On August 30, Secretary of Administration Sharon Minnich announced the details of a new three-year labor agreement between the Wolf Administration and the American Federation of State, County, and Municipal Employees (AFSCME).
In previous years, details of an agreement would rarely, if ever, be released until after it was approved by both parties. However, with the passage of Senate Bill 644 (now Act 15), the commonwealth must provide the Independent Fiscal Office with the details and costs of state collective bargaining agreements before they’re ratified. The change allows the IFO to offer an independent assessment and gives Pennsylvanians a chance to review the contracts before they are stuck with the bill.
According to an Office of Administration (OA) press release, the major provisions of the AFSCME contract include a change to the rules governing public employee healthcare and a 7.25 percent wage increase over three years. However, this increase is understated. Over the three year contract, employees will experience five wage increases, boosting the average pay for an AFSCME employee by 12.31 percent.
OA puts the total cost of AFSCME’s contract at $292.4 million or $97.5 million annually. The total cost would have been higher if the Wolf Administration did not negotiate healthcare concessions with AFSCME. This change saved taxpayers $13.6 million, according to OA estimates.
If the deal is approved, lawmakers will need to figure out how to pay for the additional costs mandated by the contracts.
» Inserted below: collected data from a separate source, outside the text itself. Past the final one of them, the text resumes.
==> src/design/polu_pkg.sv <==
// shared types and constants of the positional ordered list unit
package polu_pkg;

   localparam int ACTION_W        = 3;
   localparam int POSITION_W      = 7;
   localparam int DATA_W          = 32;
   localparam int COUNT_W         = 7;
   localparam int REQ_TDATA_W     = 40;
   localparam int RSP_TDATA_W     = 40;
   localparam int CAPACITY_DEF    = 64;
   localparam int VALUE_WIDTH_DEF = 32;

   typedef enum logic [ACTION_W-1:0] {
      ACT_INSERT      = 3'd0,
      ACT_REMOVE_AT   = 3'd1,
      ACT_REMOVE_HEAD = 3'd2,
      ACT_CLEAR       = 3'd3,
      ACT_READ        = 3'd4
   } action_type;

   typedef struct packed {
      logic load_new;
      logic take_left;
      logic take_right;
   } cell_ctrl_type;

endpackage

==> src/design/polu_cell.sv <==
// one list cell: holds an entry, loads a new value or takes a neighbor's entry
module polu_cell #(
   parameter int VALUE_WIDTH = polu_pkg::VALUE_WIDTH_DEF
) (
   input  logic                       clock,
   input  polu_pkg::cell_ctrl_type    ctrl,
   input  logic [VALUE_WIDTH-1:0]     new_value,
   input  logic [VALUE_WIDTH-1:0]     left_value,
   input  logic [VALUE_WIDTH-1:0]     right_value,
   output logic [VALUE_WIDTH-1:0]     value
);

   logic [VALUE_WIDTH-1:0] value_ff;
   logic [VALUE_WIDTH-1:0] value_in;

   always_comb begin
      value_in = value_ff;
      if (ctrl.load_new) begin
         value_in = new_value;
      end else if (ctrl.take_left) begin
         value_in = left_value;
      end else if (ctrl.take_right) begin
         value_in = right_value;
      end
   end

   always_ff @(posedge clock) begin
      value_ff <= value_in;
   end

   assign value = value_ff;

endmodule
==> config.mk <==
export PLATFORM = sky130hd
export DESIGN_NAME = polu_cell
export DESIGN_NICKNAME = d
export VERILOG_FILES = /design/src/design/polu_pkg.sv /design/src/design/polu_cell.sv
export SDC_FILE = /design/constraint.sdc
export NUM_CORES = 1
export LEC_CHECK = 0
export ABC_AREA = 1
export ABC_CLOCK_PERIOD_IN_PS = 2100
export BUFFER_PORTS_ARGS = -buffer_cell sky130_fd_sc_hd__buf_2
export CORE_ASPECT_RATIO = 1.5
export CORE_UTILIZATION = 30
export DETAILED_ROUTE_END_ITERATION = 10
export SLEW_MARGIN = 5
export SYNTH_ARGS = -nofsm -noshare
export SYNTH_HDL_FRONTEND = slang
export SYNTH_SLANG_ARGS = --single-unit
==> constraint.sdc <==
create_clock -name clock -period 2.1 [get_ports clock]
set_input_delay 0.105 -clock clock [delete_from_list [all_inputs] [get_ports clock]]
set_output_delay 0.105 -clock clock [all_outputs]
set_load 0.02 [all_outputs]
### After elaboration in Yosys (flattened, before gate mapping)

Index checks and enable logic that the tools add are counted.

* reductions and logical operators: 1
* multiplexer cells: 3

Operator list (number)
* $mux W32: 3
* $reduce_bool A3 Y1: 1

* output and inout port bits: 32
* word-level logic and storage cells: 5
* input port bits: 100
* register bits: 32

### Depth between registers and ports, before layout

Gate-level depths: netlist (run 1).

* word-level depth: 3
* depth in mapped cells: 6
* depth with buffers taken out: 4

### Least setup slack after synthesis (run 1)

Ideal clock, no wire load.

* path type: input port to flip-flop
* start point: input port ctrl[2] (netlist bit)
* end point: register value_ff[0] (netlist: value[0]) (enable)
* slack: 592 ps
* stages: 4
* library setup time: 390 ps
* arrival: 1118 ps
* cell sequence: buf_4 inv_4 buf_4 nand2_1

* cells in the longest elaborated chain, start to end: 1

Ends and longest elaborated chain
* start: declaration: RTL line polu_cell.sv:6 `input polu_pkg::cell_ctrl_type ctrl,`
* $reduce_bool A3 Y1 (no source line)
* end signal: assignment: RTL line polu_cell.sv:28 `value_ff <= value_in;`
* end: declaration: RTL line polu_cell.sv:13 `logic [VALUE_WIDTH-1:0] value_ff;`

Every way passes these cells.
A chain may end at the register's enable or synchronous reset.

### Worst setup path in the final report (run 1)

* start point: input port ctrl[1] (netlist bit)
* end point: register value_ff[21] (netlist: value[21]), data pin

* cells in the longest elaborated chain, start to end: 2

Ends and longest elaborated chain
* $mux W32: RTL line polu_cell.sv:20 `end else if (ctrl.take_left) begin`
* $mux W32: RTL line polu_cell.sv:18 `if (ctrl.load_new) begin`
* net value_in[21]: RTL line polu_cell.sv:14 `logic [VALUE_WIDTH-1:0] value_in;`

The timed path passes the listed nets, and every way through them passes these cells.

==> impl_metrics.ini, run 1 <==
[clocking]
path_clk_slew_ns = 0.07
cts_setup_buffers = 0
cts_sinks = 32
clock_path_buffers = 2
cts_inserted_buffers = 5
cts_resized = 0
cts_tree = built
h-tree-depth = 2
postCtsHoldBufs = 0
cts-root-buf = clkbuf_8

[min_path]
hold_path_class = in -> reg
worstHoldStart = new_value[5]

[flow_run]
drv_cap = 0

[pwr]
power_leakage_nw = 1.67
p_per_area_nw_per_um2 = 618
peakVddDrop_mv = 0.244
total_power_w = 0.00168

[setup_path]
cp_slowest_stage_delay_ns = 0.27
cp.arrival_ns = 1.07
worst_path_most_repeated_cell = nand2_1
worst-path-max-fanout = 32
cp-endpoint = value[21]
critical_path.startpoint = ctrl[1]
startpoint_type = input pin
cp_num_cells = 6
cp.required_ns = 2.13
cpMaxStageDelayCell = inv_4
cp-end-kind = flop
crit_buf_inv = 3
worstSetupPathType = in -> reg
cp_top_family = buffers and inverters
crit_path_cell_trace = buf_2 > buf_4 > inv_4 > nand2_1 > nand3_1 > nand2_1

[floorplanning]
num_rows = 35
die_w_um = 68.2
die_area_um2 = 6920
core-area_um2 = 6260
die_h_um = 101
start_util = 0.315
ios = 132

[timing]
fin_crit_ns = 1.03
relSlewSlack = 0.717
hold_viol = 0
setup_ws_ns = 1.07
period_share = 0.491
tightest_slew_ns = 0.425
finalSetupViolCount = 0
rsz0062_at_grt = no
finalSetupTns_ns = 0
clock.fmax_mhz = 970
drv_slew = 0

[route]
final_antenna_net_count = 0
dr.pass1.iters = 4
drtIter0Drc = 87
wire_per_inst_um = 11.1
num_vias = 2024
drcViolationCount = 0
via_per_inst = 4.25
finalWirelength_um = 5280

[placed_design]
globalplace.congestion = 0.790
placed_area_um2 = 2630
io_buffers = 131
pre_cts_slack_ns = 0.749
hpwl_um = 3930

[finish]
fillerInstances = 670
area_growth_pct = 37.4
diodes = 0
regArea_um2 = 961
largest_reg_flops = 32
finalNetCount = 501
design_area_um2 = 2710
multi_input_area_um2 = 648
drive_gt1_frac = 0.351

[synthesis]
synthFlopType = edfxtp_1
synth_largest_area_cell = edfxtp_1
syn_inst = 274
ys_top_cells_by_count = 129 x nand2_1, 64 x inv_1, 32 x edfxtp_1, 32 x nand3_1, 7 x buf_4
syn_area_um2 = 1970
async_flop_share = 0
syn-num-nets = 374
synth_top_area_frac = 0.487
synth_edf_count = 32
ys_warn_count = 0
yosysMostFrequentCell = nand2_1
yosys_register_bits = 32
ys_seq_area_frac = 0.487
synth.distinct_cells = 9
synth.avg_cell_area_um2 = 7.21
synthTopCellsByArea = edfxtp_1 49%, nand2_1 25%, inv_1 12%, nand3_1 8.1%, buf_4 2.7%

[grt]
grt_usage = 0.161
grt_pass1_vias = 1980
grt_pass1_wl_um = 8170
antenna_found_initial = 0
overflow = 0
grt_start_max_net_pins = 34

[status]
status = completed
-- worst min-delay path by stage --
stage,end,slack [ns],cells past startpoint
6_report,value[5],0.1,3
5_1_grt,value[16],0.1,3
4_1_cts,value[5],0.08,3
3_5_place_dp,value[30],0.38,3
3_3_place_gp,value[23],0.38,3
2_1_floorplan,value[29],0.29,2
-- cell type report --
class                           instances  area share
Timing Repair Buffer                  134       0.250
Multi-Input combinational cell        162       0.239
Clock inverter                          1     0.00138
Sequential cell                        32       0.354
Inverter                               66      0.0932
Tap cell                               74      0.0341
Clock buffer                            7      0.0281
-- placed cells by master, fill, tap and decap left out --
cell type / synthesis / final
inv_4: 2 / 2
clkinv_1: 0 / 1
inv_1: 64 / 64
buf_2: 3 / 131
nor2_1: 1 / 1
nand2_1: 129 / 129
edfxtp_1: 32 / 32
clkbuf_1: 0 / 2
clkbuf_8: 0 / 5
nand3_1: 32 / 32
buf_4: 7 / 3
-- through the flow --
stage                     hold slack [ns]  std cells   util
after floorplan                     0.287        274      -
after global placement              0.379        468  0.420
after detailed placement            0.381        468  0.420
after CTS                          0.0843        476  0.433
after global routing               0.0954        476  0.433
final                              0.0959        476  0.433
-- power breakdown --
part | switching, W | leakage [nW] | total (W) | internal [W]
registers | 0.0000180 | 0.336 | 0.000806 | 0.000788
clock network | 0.000218 | 0.0399 | 0.000448 | 0.000231
logic | 0.000256 | 1.30 | 0.000422 | 0.000166
-- metal layers --
metal | part of all wire | vias to the layer above | global-route usage
met4 | 0.030 | 0 | 0.0801
met3 | 0.083 | 13 | 0.0462
met5 | 0 | - | 0
li1 | - | 1061 | -
met1 | 0.35 | 859 | 0.147
met2 | 0.53 | 91 | 0.307
-- cells by family (layout without fill, tap and decap cells) --
| family | after synthesis | after routing | share of synthesized area |
|---|---|---|---|
| simple gates | 162 | 162 | 0.328 |
| flops | 32 | 32 | 0.487 |
| buf+inv | 80 | 208 | 0.185 |
Note: power is estimated with default switching activity, not from simulation.
==> inputs of run 2 (changes only) <==
Settings changed: ABC_AREA 1 to 0, ABC_CLOCK_PERIOD_IN_PS 2100 to 1000.
Clock period 2.1 ns to 1 ns, I/O delays scaled along.
==> impl_metrics.ini, run 2 <==
[status]
status = completed

[synthesis]
async_flop_share = 0
synth_largest_area_cell = edfxtp_1
synth_top_area_frac = 0.574
ys_top_cells_by_count = 32 x edfxtp_1, 32 x mux2i_1, 32 x nand2_1, 30 x o21ai_1, 6 x buf_2
synth.distinct_cells = 10
ys_seq_area_frac = 0.574
synthFlopType = edfxtp_1
ys_warn_count = 0
synth.avg_cell_area_um2 = 11.9
synthTopCellsByArea = edfxtp_1 57%, mux2i_1 19%, o21ai_1 9.0%, nand2_1 7.2%, buf_12 3.6%
yosys_register_bits = 32
syn_area_um2 = 1670
syn_inst = 140
syn-num-nets = 240
synth_edf_count = 32

[floorplanning]
core-area_um2 = 5250
start_util = 0.319
ios = 132
die_h_um = 93.5
die_w_um = 63.0
num_rows = 32
die_area_um2 = 5880

[route]
finalWirelength_um = 4280
dr.pass1.iters = 3
num_vias = 1508
wl_met3_um = 354
drtIter0Drc = 25
final_antenna_net_count = 0
wl_met2_um = 2270
via_per_inst = 4.44
drcViolationCount = 0
wire_per_inst_um = 12.6
wl_met1_um = 1550
topRoutingLayerUsed = met4

[setup_path]
worstSetupPathType = reg -> out
cp_slowest_stage_delay_ns = 0.39
cp.required_ns = 0.95
crit_buf_inv = 1
cpMaxStageDelayCell = edfxtp_1
cp_top_family = flip-flops
cp.arrival_ns = 0.84
crit_path_cell_trace = buf_2
startpoint_type = flop
worst-path-max-fanout = 1
cp-end-kind = output port

[timing]
fin_crit_ns = 0.886
tightest_slew_ns = 0.420
clock.fmax_mhz = 1130
rsz0062_at_grt = no
drv_slew = 0
relSlewSlack = 0.720
finalSetupViolCount = 0
period_share = 0.886
finalSetupTns_ns = 0
hold_viol = 0

[pwr]
p_per_area_nw_per_um2 = 1400
power_leakage_nw = 1.23
peakVddDrop_mv = 0.761

[grt]
grt_start_max_net_pins = 33
overflow = 0
antenna_found_initial = 0
grt_pass1_vias = 1355
grt_usage = 0.143
grt_pass1_wl_um = 6230

[clocking]
cts_tree = built
h-tree-depth = 2
postCtsHoldBufs = 0
cts_resized = 0
cts-root-buf = clkbuf_8
cts_setup_buffers = 0
cts_sinks = 32
path_clk_slew_ns = 0.06
clock_path_buffers = 2
cts_inserted_buffers = 5

[finish]
drive_gt1_frac = 0.526
final_cell_mix = 131 x buf_2, 32 x mux2i_1, 32 x nand2_1, 32 x edfxtp_1, 30 x o21ai_1
diodes = 0
finish.utilization = 0.463
layout_commonest_cell = buf_2
area_growth_pct = 45.2
finalNetCount = 372
largest_reg_flops = 32

[placed_design]
globalplace.congestion = 0.822
io_buffers = 131
hpwl_um = 3430

[flow_run]
drv_cap = 0

[min_path]
hold_path_class = in -> reg
run 2: cell count changes after synthesis, sizes merged, moves of 4 or more:
cell / before / now
o21ai: 0 / 32
nand3: 32 / 0
buf: 14 / 10
nand2: 129 / 32
mux2i: 0 / 32
inv: 66 / 0
run 2: logic make-up after synthesis:
group,after synthesis,synth area share
flops,32,0.574
buf+inv,11,0.0628
mux,32,0.191
simple gates,33,0.0755
compound gates,32,0.0957
run 2: power breakdown:
group          leakage [nW]  switching, W  internal, W
registers             0.338     0.0000367      0.00165
clock network        0.0410      0.000417     0.000472
logic                 0.850      0.000461     0.000351
total                  1.23      0.000915      0.00248
run 2: cell type report:
| cell class | count | area, um2 |
|---|---|---|
| Fill cell | 530 | 2820 |
| Sequential cell | 32 | 961 |
| Timing Repair Buffer | 136 | 693 |
| Multi-Input combinational cell | 97 | 612 |
| Tap cell | 68 | 85.1 |
| Clock buffer | 6 | 72.6 |
| Clock inverter | 1 | 5.00 |
run 2: per-layer routing:
layer,up-vias,track usage
li1,771,-
met1,652,0.146
met2,76,0.254
met3,9,0.0549
met4,0,0.0659
met5,-,0
run 2: path summary, 6_finish.rpt:
path,startpoint,to,slack (ns),cells past startpoint
min,new_value[31],value[31],0.06,3
max,value[2],value[2],0.11,1
run 2: per-stage QoR:
stage	instances	hold WS, ns	power (W)	area [um2]	setup WS [ns]
6_report	340	0.0563	0.00339	2430	0.114
5_1_grt	340	0.0586	0.00357	2430	0.0905
4_1_cts	340	0.0511	0.00345	2430	0.104
3_5_place_dp	333	0.342	0.00254	2350	-0.0641
3_3_place_gp	333	0.338	0.00254	2350	-0.0646
2_1_floorplan	140	0.241	0.00219	1680	0.0274
==> inputs of run 3 (changes only) <==
Settings changed: RECOVER_POWER set to 25.
==> impl_metrics.ini, run 3 (same netlist as run 2, synthesis figures left out) <==
[status]
status = completed

[route]
drtIter0Drc = 30
via_per_inst = 4.45
wire_per_inst_um = 12.6
finalWirelength_um = 4270
final_antenna_net_count = 0
dr.pass1.iters = 4
num_vias = 1512
drcViolationCount = 0

[flow_run]
drv_cap = 0

[grt]
overflow = 0
antenna_found_initial = 0
grt_usage = 0.143
grt_start_max_net_pins = 33
grt_pass1_wl_um = 6230
grt_pass1_vias = 1355

[pwr]
p_per_area_nw_per_um2 = 1390
peakVddDrop_mv = 0.761
power_leakage_nw = 1.23

[setup_path]
startpoint_type = flop
cp_slowest_stage_delay_ns = 0.39
crit_buf_inv = 1
cp.arrival_ns = 0.84
worstSetupPathType = reg -> out
cp.required_ns = 0.95
cp_top_family = flip-flops
crit_path_cell_trace = buf_2
worst-path-max-fanout = 1
cpMaxStageDelayCell = edfxtp_1
cp-end-kind = output port

[placed_design]
hpwl_um = 3430
io_buffers = 131
globalplace.congestion = 0.822
pre_cts_slack_ns = -0.0641
placed_area_um2 = 2350
dp.cells = 333

[timing]
setup_ws_ns = 0.115
tightest_slew_ns = 0.420
whs_ns = 0.0568
clock.fmax_mhz = 1130
hold_viol = 0
drv_slew = 0
period_share = 0.885
finalSetupViolCount = 0
fin_crit_ns = 0.885
relSlewSlack = 0.720
rsz0062_at_grt = no

[floorplanning]
ios = 132
num_rows = 32
die_h_um = 93.5
die_area_um2 = 5880
start_util = 0.319
die_w_um = 63.0
core-area_um2 = 5250

[clocking]
cts_setup_buffers = 0
cts_inserted_buffers = 5
cts_sinks = 32
h-tree-depth = 2
cts_tree = built
clock_path_buffers = 2
postCtsHoldBufs = 0
path_clk_slew_ns = 0.06
cts_resized = 0
cts-root-buf = clkbuf_8

[finish]
layout_commonest_cell = buf_2
diodes = 0
largest_reg_flops = 32
finish.utilization = 0.462
design_area_um2 = 2420
final_cell_mix = 130 x buf_2, 32 x mux2i_1, 32 x nand2_1, 32 x edfxtp_1, 20 x o21ai_0
drive_gt1_frac = 0.522
finalNetCount = 372
area_growth_pct = 45.0
stdcell_count = 340

[min_path]
hold_path_class = in -> reg
[run 3: worst paths after layout]
check,start,end,slack [ns],cells after the start
min,new_value[8],value[8],0.06,3
max,value[2],value[2],0.11,1
[run 3: per-stage QoR]
step	power, W	setup TNS, ns
after floorplan	0.00219	0
after global placement	0.00254	-2.06
after detailed placement	0.00254	-2.16
after CTS	0.00345	0
after global routing	0.00356	0
final	0.00338	0
[run 3: power by group]
part	internal (W)	switching, W	total, W
Sequential	0.00165	0.0000364	0.00169
Clock	0.000472	0.000416	0.000887
Combinational	0.000344	0.000456	0.000799
Total	0.00247	0.000908	0.00338
[run 3: routing by layer]
| metal | global-route usage | routed length, um | vias up |
|---|---|---|---|
| met2 | 0.254 | 2270 | 78 |
| li1 | - | - | 771 |
| met1 | 0.146 | 1530 | 654 |
| met4 | 0.0659 | 103 | 0 |
| met5 | 0 | 0 | - |
| met3 | 0.0549 | 362 | 9 |
[run 3: cell type report]
| cell class | count | area [um2] |
|---|---|---|
| Fill cell | 532 | 2820 |
| Tap cell | 68 | 85.1 |
| Clock buffer | 6 | 72.6 |
| Sequential cell | 32 | 961 |
| Multi-Input combinational cell | 97 | 612 |
| Timing Repair Buffer | 136 | 689 |
| Clock inverter | 1 | 5.00 |
[run 3: worst min-delay path, stage by stage]
cell	delay [ns]
buf_2	0.07
nand2_1	0.04
o21ai_0	0.05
Pennsylvania is already facing a $264 million deficit this year and will likely need to make significant policy changes to balance the budget next year. Adding nearly $100 million in labor costs annually will make lawmakers’ jobs even harder.
Anticipating this problem, Rep. Garth Everett introduced HB 2289, which empowers the legislature to either approve or disapprove of state collective bargaining agreements. The bill would provide a much needed check on the collective bargaining process, which generally operates outside public view and involves government unions negotiating with the same officials they help elect to office.
Rep. Everett’s legislation and a requirement to post school district teacher contracts before they’re ratified—Senate Bill 645, would further enhance transparency and oversight of the bargaining process.